_AIM OF THE TASK:_ From the entries below, copy every line that holds the word "ledT".
BEGIN EXERCISE MATERIAL
$ cat src/logic/dataRam.sv
module dataRam import miniAluPkg::*;
(
	input  logic Clock,
	input  logic wrEn,
	input  addrT wrAddr,
	input  wordT wrData,
	input  addrT rdAddr0,
	input  addrT rdAddr1,
	output wordT rdData0,
	output wordT rdData1
);

	// one word per possible operand address
	wordT mem [0:(1 << $bits(addrT))-1];

	always_ff @(posedge Clock)
	begin
		if (wrEn)
			mem[wrAddr] <= wrData;
	end

	// both source operands read in the same cycle
	assign rdData0 = mem[rdAddr0];
	assign rdData1 = mem[rdAddr1];

endmodule
`src/logic/miniAluPkg.sv`:
```
package miniAluPkg;

	// ##########################################################
	// basic widths
	// ##########################################################
	typedef logic [27:0] instrT;
	typedef logic [7:0] addrT;
	typedef logic signed [15:0] wordT;
	typedef logic [7:0] ledT;

	typedef enum logic [3:0]
	{
		NOP  = 4'd0,
		ADD  = 4'd1,
		SUB  = 4'd2,
		SMUL = 4'd3,
		STO  = 4'd4,
		BLE  = 4'd5,
		JMP  = 4'd6,
		CALL = 4'd7,
		RET  = 4'd8,
		LED  = 4'd9,
		SHL  = 4'd10
	} opcodeT;

	// instruction fields
	localparam int opMsb   = 27;
	localparam int opLsb   = 24;
	localparam int dstMsb  = 23;
	localparam int dstLsb  = 16;
	localparam int src1Msb = 15;
	localparam int src1Lsb = 8;
	localparam int src0Msb = 7;
	localparam int src0Lsb = 0;

	// operand addresses that alias the product halves
	localparam addrT addrRl = 8'hFE;
	localparam addrT addrRh = 8'hFF;

	localparam int progDepth = 256;

	// ##########################################################
	// wishbone classic host port
	// ##########################################################
	typedef struct packed
	{
		logic  cyc;
		logic  stb;
		logic  we;
		addrT  adr;
		instrT dat;
	} wbReqT;

	typedef struct packed
	{
		logic  ack;
		instrT dat;
	} wbRspT;

endpackage

```
`src/logic/miniAlu.sv`:
```
module miniAlu import miniAluPkg::*;
(
	input  logic  Clock,
	input  logic  rst,
	output addrT  fetchAddr,
	input  instrT fetchInstr,
	input  logic  fetchValid,
	output addrT  rdAddr0,
	output addrT  rdAddr1,
	input  wordT  rdData0,
	input  wordT  rdData1,
	output logic  wrEn,
	output addrT  wrAddr,
	output wordT  wrData,
	output ledT   led,
	output logic  ledWrite
);

	addrT   ip;
	addrT   retIp;
	instrT  ir;
	wordT   rl;
	wordT   rh;
	opcodeT op;
	addrT   dst;
	addrT   src1;
	addrT   src0;
	wordT   srcData1;
	wordT   srcData0;
	logic signed [31:0] result;
	logic   branchTaken;
	addrT   branchTarget;
	logic   ledEn;

	// RL/RH override the RAM word at their alias addresses
	function automatic wordT pickOperand(input addrT sel, input wordT ramData,
		input wordT lo, input wordT hi);
		wordT value;
		if (sel == addrRl)
			value = lo;
		else if (sel == addrRh)
			value = hi;
		else
			value = ramData;
		return value;
	endfunction

	// ##########################################################
	// fetch and instruction pointer
	// ##########################################################
	assign fetchAddr = ip;

	always_ff @(posedge Clock)
	begin
		if (rst)
			ip <= '0;
		else if (branchTaken)
			ip <= branchTarget;
		else if (fetchValid)
			ip <= ip + 1'b1;
	end

	// a stalled fetch or the slot behind a taken branch becomes a NOP
	always_ff @(posedge Clock)
	begin
		if (rst || branchTaken || !fetchValid)
		begin
			ir              <= '0;
			ir[opMsb:opLsb] <= NOP;
		end
		else
			ir <= fetchInstr;
	end

	// single level return, ip already points past the call
	always_ff @(posedge Clock)
	begin
		if (rst)
			retIp <= '0;
		else if (op == CALL)
			retIp <= ip;
	end

	// ##########################################################
	// decode and operands
	// ##########################################################
	assign op   = opcodeT'(ir[opMsb:opLsb]);
	assign dst  = ir[dstMsb:dstLsb];
	assign src1 = ir[src1Msb:src1Lsb];
	assign src0 = ir[src0Msb:src0Lsb];

	assign rdAddr0 = src0;
	assign rdAddr1 = src1;

	assign srcData0 = pickOperand(src0, rdData0, rl, rh);
	assign srcData1 = pickOperand(src1, rdData1, rl, rh);

	// ##########################################################
	// execute
	// ##########################################################
	always_comb
	begin
		result      = '0;
		wrEn        = 1'b0;
		branchTaken = 1'b0;
		ledEn       = 1'b0;
		case (op)
			NOP:
			begin
				result = '0;
			end
			ADD:
			begin
				result = srcData1 + srcData0;
				wrEn   = 1'b1;
			end
			SUB:
			begin
				result = srcData1 - srcData0;
				wrEn   = 1'b1;
			end
			SMUL:
			begin
				// full product goes to RH:RL only
				result = srcData1 * srcData0;
			end
			STO:
			begin
				result = {16'h0, src1, src0};
				wrEn   = 1'b1;
			end
			SHL:
			begin
				result = srcData1 << srcData0;
				wrEn   = 1'b1;
			end
			BLE:
			begin
				branchTaken = (srcData1 <= srcData0);
			end
			JMP, CALL, RET:
			begin
				branchTaken = 1'b1;
			end
			LED:
			begin
				ledEn = 1'b1;
			end
			default:
			begin
				result = '0;
			end
		endcase
	end

	assign branchTarget = (op == RET) ? retIp : dst;

	assign wrAddr = dst;
	assign wrData = result[15:0];

	// product halves
	always_ff @(posedge Clock)
	begin
		if (op == SMUL)
		begin
			rl <= result[15:0];
			rh <= result[31:16];
		end
	end

	// led port, strobe lines up with the new value
	always_ff @(posedge Clock)
	begin
		if (rst)
		begin
			led      <= '0;
			ledWrite <= 1'b0;
		end
		else
		begin
			ledWrite <= ledEn;
			if (ledEn)
				led <= srcData1[7:0];
		end
	end

endmodule

```
`config.mk`:
```
export PLATFORM = sky130hd
export DESIGN_NAME = miniAlu
export DESIGN_NICKNAME = d
export VERILOG_FILES = /design/src/logic/miniAluPkg.sv /design/src/logic/miniAlu.sv
export SDC_FILE = /design/constraint.sdc
export NUM_CORES = 1
export LEC_CHECK = 0
export BUFFER_PORTS_ARGS = -buffer_cell sky130_fd_sc_hd__buf_2
export CORE_MARGIN = 10
export CORE_UTILIZATION = 60
export CTS_CLUSTER_SIZE = 28
export DETAILED_ROUTE_END_ITERATION = 8
export PLACE_DENSITY = 0.79
export RECOVER_POWER = 100
export SETUP_SLACK_MARGIN = 0.02
export SLEW_MARGIN = 10
export SYNTH_ARGS = -nofsm -noshare
export SYNTH_HDL_FRONTEND = slang
export SYNTH_SLANG_ARGS = --single-unit
export TNS_END_PERCENT = 50
```
`constraint.sdc`:
```
create_clock -name Clock -period 22.7 [get_ports Clock]
set_input_delay 4.54 -clock Clock [delete_from_list [all_inputs] [get_ports Clock]]
set_output_delay 4.54 -clock Clock [all_outputs]
set_load 0.1 [all_outputs]
```
# Yosys cells after proc, flatten, opt, wreduce, memory -nomap -nowiden

Index checks and enable logic that the tools add are counted.
Widths: inputs -> output; s select.

Add/sub/neg operators: 3
$mul: 1
Div/mod/pow operators: 0
Magnitude comparators: 1
Equal/unequal tests: 14
Shift-type cells: 1
Mux-type cells: 11
Bitwise gates (word level): 0
Reduce and logical (&&, ||, !) cells: 6

Operators by type and width:

| operator            | count |
|---|---|
| $pmux 32 s5         | 1 |
| $mux 16             | 4 |
| $eq 8x8->1 const B  | 4 |
| $mul 16x16->32      | 1 |
| $shl 32x16->32      | 1 |
| $mux 8              | 3 |
| $add 16x16->17      | 1 |
| $sub 16x16->17      | 1 |
| $eq 4x3->1 const B  | 4 |
| $le 16x16->1        | 1 |
| $eq 4x4->1 const B  | 3 |
| $add 8x1->8 const B | 1 |
| $eq 4x2->1 const B  | 2 |
| $eq 4x1->1 const B  | 1 |
| $reduce_or 4->1     | 1 |
| $reduce_or 3->1     | 1 |
| $logic_or 1x1->1    | 2 |
| $mux 1              | 2 |
| $pmux 1 s2          | 1 |
| $reduce_bool 2->1   | 1 |
| $logic_not 1->1     | 1 |

Flip-flop bits (word level): 85
Bits in latches: 0
RAM bits: 0
Bits in read-only memories: 0
Bits of input ports: 63
Output and inout bits: 58
Logic and storage cells: 44
Memories kept: 0

# Longest topological paths before layout

Depth in word-level cells: 7
Depth in mapped cells: 30

# Worst setup path before layout

No wires, ideal clock.

Kind: input to output
Start: input port rdData0[4]
End: output port wrData[15]
Data arrival time: 10691 ps
Data required time: 18160 ps
Setup slack: 7469 ps
Stages on the path: 25
Cells stage by stage: a21o_1 > and2_1 > clkbuf_1 > inv_1 > clkbuf_1 > buf_1 > nor2_1 > fa_1 > inv_1 > fa_1 > fa_1 > fa_1 > inv_1 > fa_1 > fa_1 > ha_1 > a21o_1 > a21oi_1 > nor2b_1 > a21oi_1 > or3_1 > nand3_1 > nand3_1 > a2111o_1 > buf_4

Cells in the longest elaborated chain, start to end: 4

Ends and longest elaborated chain:

| what                                   | line           | text |
|---|---|---|
| start: declaration                     | miniAlu.sv:10  | `input wordT rdData0,` |
| $mux 16 *                              | miniAlu.sv:41  | `else if (sel == addrRh)` |
| $mux 16 *                              | miniAlu.sv:39  | `if (sel == addrRl)` |
| $mul 16x16->32 (tied with other cells) | miniAlu.sv:125 | `result = srcData1 * srcData0;` |
| $pmux 32 s5 *                          | miniAlu.sv:107 | `case (op)` |
| end: declaration                       | miniAlu.sv:14  | `output wordT wrData,` |

Mark *: on every way between the ends. The rest lies on a longest branch, timed or not.

# Final worst setup path

Start: input port rdData1[4]
End: output port wrData[14]

Cells in the longest elaborated chain, start to end: 4

Ends and longest elaborated chain:

| what                                   | line           | text |
|---|---|---|
| start: declaration                     | miniAlu.sv:11  | `input wordT rdData1,` |
| $mux 16 *                              | miniAlu.sv:41  |  |
| $mux 16 *                              | miniAlu.sv:39  |  |
| net srcData1[4]                        | miniAlu.sv:28  | `wordT srcData1;` |
| $mul 16x16->32 (tied with other cells) | miniAlu.sv:125 |  |
| $pmux 32 s5 *                          | miniAlu.sv:107 |  |

The timed path passes the listed nets; every way through them passes the cells marked *.

==> flow_summary_export.csv <==
group,metric,value,unit
placement,dp_hpwl,46500,um
sta,timing.final.setup_violations,0,
worst_setup_path,data_arrival_time_of_the_critical_path,12.68,ns
synthesis,yosys_reg_bits,85,
final_layout,final_common_cell,"sky130_fd_sc_hd__inv_1",
sta,setup_slack,5.48,ns
synthesis,ys_top_cells_by_area,"sky130_fd_sc_hd__fa_1, sky130_fd_sc_hd__ha_1, sky130_fd_sc_hd__inv_1, sky130_fd_sc_hd__dfxtp_1, sky130_fd_sc_hd__edfxtp_1",
worst_setup_path,regToRegStartpoint,"ir[8]$_SDFF_PP0_",
cts,worstSkewPairLatency,0.35,ns
worst_setup_path,worst_r2r_path_depth,22,
sta,period_minus_slack,17.22,ns
synthesis,syn-instance-count,1979,
sta,max_slew_margin,-83.2,%
global_route,gr-total-overflow,0,
die,initial_utilization,61.1,%
sta,max_clock_freq,58.1,MHz
synthesis,synthDominantAreaCellType,"sky130_fd_sc_hd__fa_1",
worst_setup_path,crit_path_max_fanout,13,
outcome,failed_checks,"capacitance limit, slew limit",
placement,pre_cts_setup_slack,6.87,ns
run,max-cap-violations,2,
synthesis,synth_enable_flop_cells,32,
worst_setup_path,cp_num_buf_inv,7,
synthesis,yosys_warnings,0,
global_route,grt_pass1_vias,15500,
die,core_area,27900,um2
die,die-area,35500,um2
sta,slew_violations,81,
synthesis,synthArstFlopShare,0,%
worst_setup_path,slowest_cell_delay_on_critical_path,0.96,ns
final_layout,antenna_cells_inserted,0,
worst_setup_path,timing.reg2reg.setup_slack,13.17,ns
final_layout,drive_gt1_share,8.40,%
synthesis,sequential_area_share_after_synthesis,11.9,%
die,floorplan.io_pins,121,
route,firstDrtPassIters,8,
synthesis,synthesis.area,17000,um2
route,drt_iter0_drc,1681,
synthesis,synth_flop_cell,"sky130_fd_sc_hd__dfxtp_1",
sta,timing.clock.skew,0.0112,ns
final_layout,final_net_count,2462,
placement,cell_area_after_placement,17700,um2
sta,final.setup.tns,0,ns
cts,cts-root-to-sink-buffers,2,
cts,clock_tree.root_cell,"sky130_fd_sc_hd__clkbuf_16",
worst_setup_path,crit_path_end_kind,"output port",
cts,cts-resized-gates,0,
cts,number_of_clock_sinks,85,
worst_hold_path,holdCritPathClass,"flip-flop to flip-flop",
cts,worst_setup_hold_path_clk_slew,0.07,ns
global_route,grt.total_usage,32.5,%
worst_hold_path,number_of_cells_traversed_by_the_worst_hold_path,2,
die,die_span_in_x,188,um
cts,cts_max_level,3,
worst_setup_path,rr_endpoint,"rh[13]$_DFFE_PP_",
route,drc,0,
sta,hold_viol_final,0,
global_route,maximum_number_of_pins_on_one_net_before_global_route_repair,49,
placement,place.gp.congestion,1.04,
die,standard_cell_row_count,61,
worst_setup_path,critical-path-slowest-cell,"sky130_fd_sc_hd__or2_0",
synthesis,synth_fp_nets,2423,
synthesis,synth_top_cell_area_share,31.0,%
cts,cts_post_setup_buffers_inserted,0,
final_layout,area_growth_syn_to_layout,5.18,%
route,via_per_inst,6.23,
cts,clock_tree_from_tritoncts,"done",
global_route,grt_pass1_wl,89100,um
final_layout,most_used_cells_in_the_layout_excluding_fill_and_tap_cells,"sky130_fd_sc_hd__inv_1, sky130_fd_sc_hd__fa_1, sky130_fd_sc_hd__nor2_1",
final_layout,final_instance_area,17900,um2
cts,cts-hold-fix-buffers,0,
sta,rsz0062_at_grt,"false",
cts,cts_made_buffers,9,
synthesis,postSynthAreaPerCell,8.60,um2
route,ant_nets,0,
route,routedWlPerCell,24.0,um
route,via_count,15000,
worst_hold_path,timing.hold.worst.start,"retIp[1]$_SDFFE_PP0P_",
placement,place.port_buffers,120,
outcome,run_status,"complete, but fails checks",
sta,worst-slew-pin-transition,2.75,ns
worst_setup_path,critical-path-top-cell-by-count,"sky130_fd_sc_hd__fa_1",
worst_setup_path,worst-endpoint-required,18.16,ns
worst_setup_path,critical_path.startpoint_type,"input port",
sta,worst_hold_check_slack,0.459,ns
worst_setup_path,crit_type,"input port to output port",
sta,finalCritPeriodShare,75.8,%
worst_hold_path,min_to,"retIp[1]$_SDFFE_PP0P_",
global_route,grt_antenna_before_repair,1,
die,die-height,188,um
worst_setup_path,cell_family_contributing_the_most_delay_on_the_critical_path,"adder cells",
synthesis,yosys.cell_types.count,93,
route,routed_wl,57600,um
[stage by stage]
step	cells	util (%)
4_1_cts	2401	64.6
3_5_place_dp	2385	63.5
5_1_grt	2401	64.3
6_report	2401	64.3
3_3_place_gp	2385	63.5
2_1_floorplan	1979	-
[how the worst max path moves through the flow]
stage                          start         end  slack [ns]  cells past startpoint
after detailed placement  rdData1[4]  wrData[14]        6.87                     26
after global routing      rdData1[4]  wrData[14]        5.17                     26
after CTS                 rdData1[4]  wrData[14]        6.86                     26
after floorplan           rdData0[4]  wrData[15]        7.47                     25
final                     rdData1[4]  wrData[14]        5.48                     26
after global placement    rdData1[4]  wrData[14]        7.07                     26
[tightest hold or removal path: stages, from the launching register on]
cell,delay (ns)
sky130_fd_sc_hd__dfxtp_1,0.31
sky130_fd_sc_hd__nand2_1,0.05
sky130_fd_sc_hd__a21oi_1,0.05
[registers in the layout, indices dropped and copies added, names as in the netlist]
register and count:
rh 16, ledWrite 1, rl 16, ir 28, retIp 8, led 8, fetchAddr 8
[kinds of logic (layout without fill, tap and decap cells)]
| family | Yosys count | in the layout | synth area share (%) |
|---|---|---|---|
| buf+inv | 468 | 512 | 11.7 |
| simple gates | 595 | 595 | 15.7 |
| fa+ha+maj | 381 | 381 | 39.6 |
| flops | 85 | 85 | 11.9 |
| compound gates | 318 | 318 | 13.0 |
| xor+xnor | 44 | 44 | 2.37 |
| mux | 88 | 88 | 5.77 |
[area by class of cell]
type / instances / area, um2
well taps: 378 / 473
repair buffers: 153 / 767
clock buffers: 10 / 239
clock inverters: 6 / 76.3
flip-flops and latches: 85 / 2020
multi-input cells: 1426 / 13000
fillers: 2403 / 9950
inverters: 343 / 1290
[layer usage]
layer	vias up	global-route usage (%)	routed length (um)
li1	6488	-	-
met1	7340	39.9	21500
met2	918	52.7	26700
met3	222	8.38	6180
met4	2	15.1	3110
met5	-	0	50
[Yosys cell counts (9+ instances only)]
cell type                  instances
sky130_fd_sc_hd__a211oi_1         25
sky130_fd_sc_hd__nand2_1         202
sky130_fd_sc_hd__o211ai_1         14
sky130_fd_sc_hd__nor2_1          208
sky130_fd_sc_hd__a21o_1           21
sky130_fd_sc_hd__o21ai_0          45
sky130_fd_sc_hd__nand3_1          25
sky130_fd_sc_hd__clkinv_1         10
sky130_fd_sc_hd__or3_1            10
sky130_fd_sc_hd__mux2_2           17
sky130_fd_sc_hd__nor2b_1          21
sky130_fd_sc_hd__clkbuf_1         55
sky130_fd_sc_hd__xnor2_1          20
sky130_fd_sc_hd__fa_1            264
sky130_fd_sc_hd__nand4_1           9
sky130_fd_sc_hd__xor2_1           23
sky130_fd_sc_hd__ha_1            117
sky130_fd_sc_hd__inv_1           324
sky130_fd_sc_hd__dfxtp_1          53
sky130_fd_sc_hd__mux2i_1          58
sky130_fd_sc_hd__buf_2            11
sky130_fd_sc_hd__and2_1           30
sky130_fd_sc_hd__buf_4            45
sky130_fd_sc_hd__nor3_1           27
sky130_fd_sc_hd__edfxtp_1         32
sky130_fd_sc_hd__nand2b_1         16
sky130_fd_sc_hd__buf_1             9
sky130_fd_sc_hd__a21oi_1          84
sky130_fd_sc_hd__nor4_1           15
Power is left out: the tool's default activity adds up to more than one toggle a clock period on the data nets, which glitch-free logic cannot reach.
END EXERCISE MATERIAL
_EXERCISE SOLUTION:_
	typedef logic [7:0] ledT;
	output ledT   led,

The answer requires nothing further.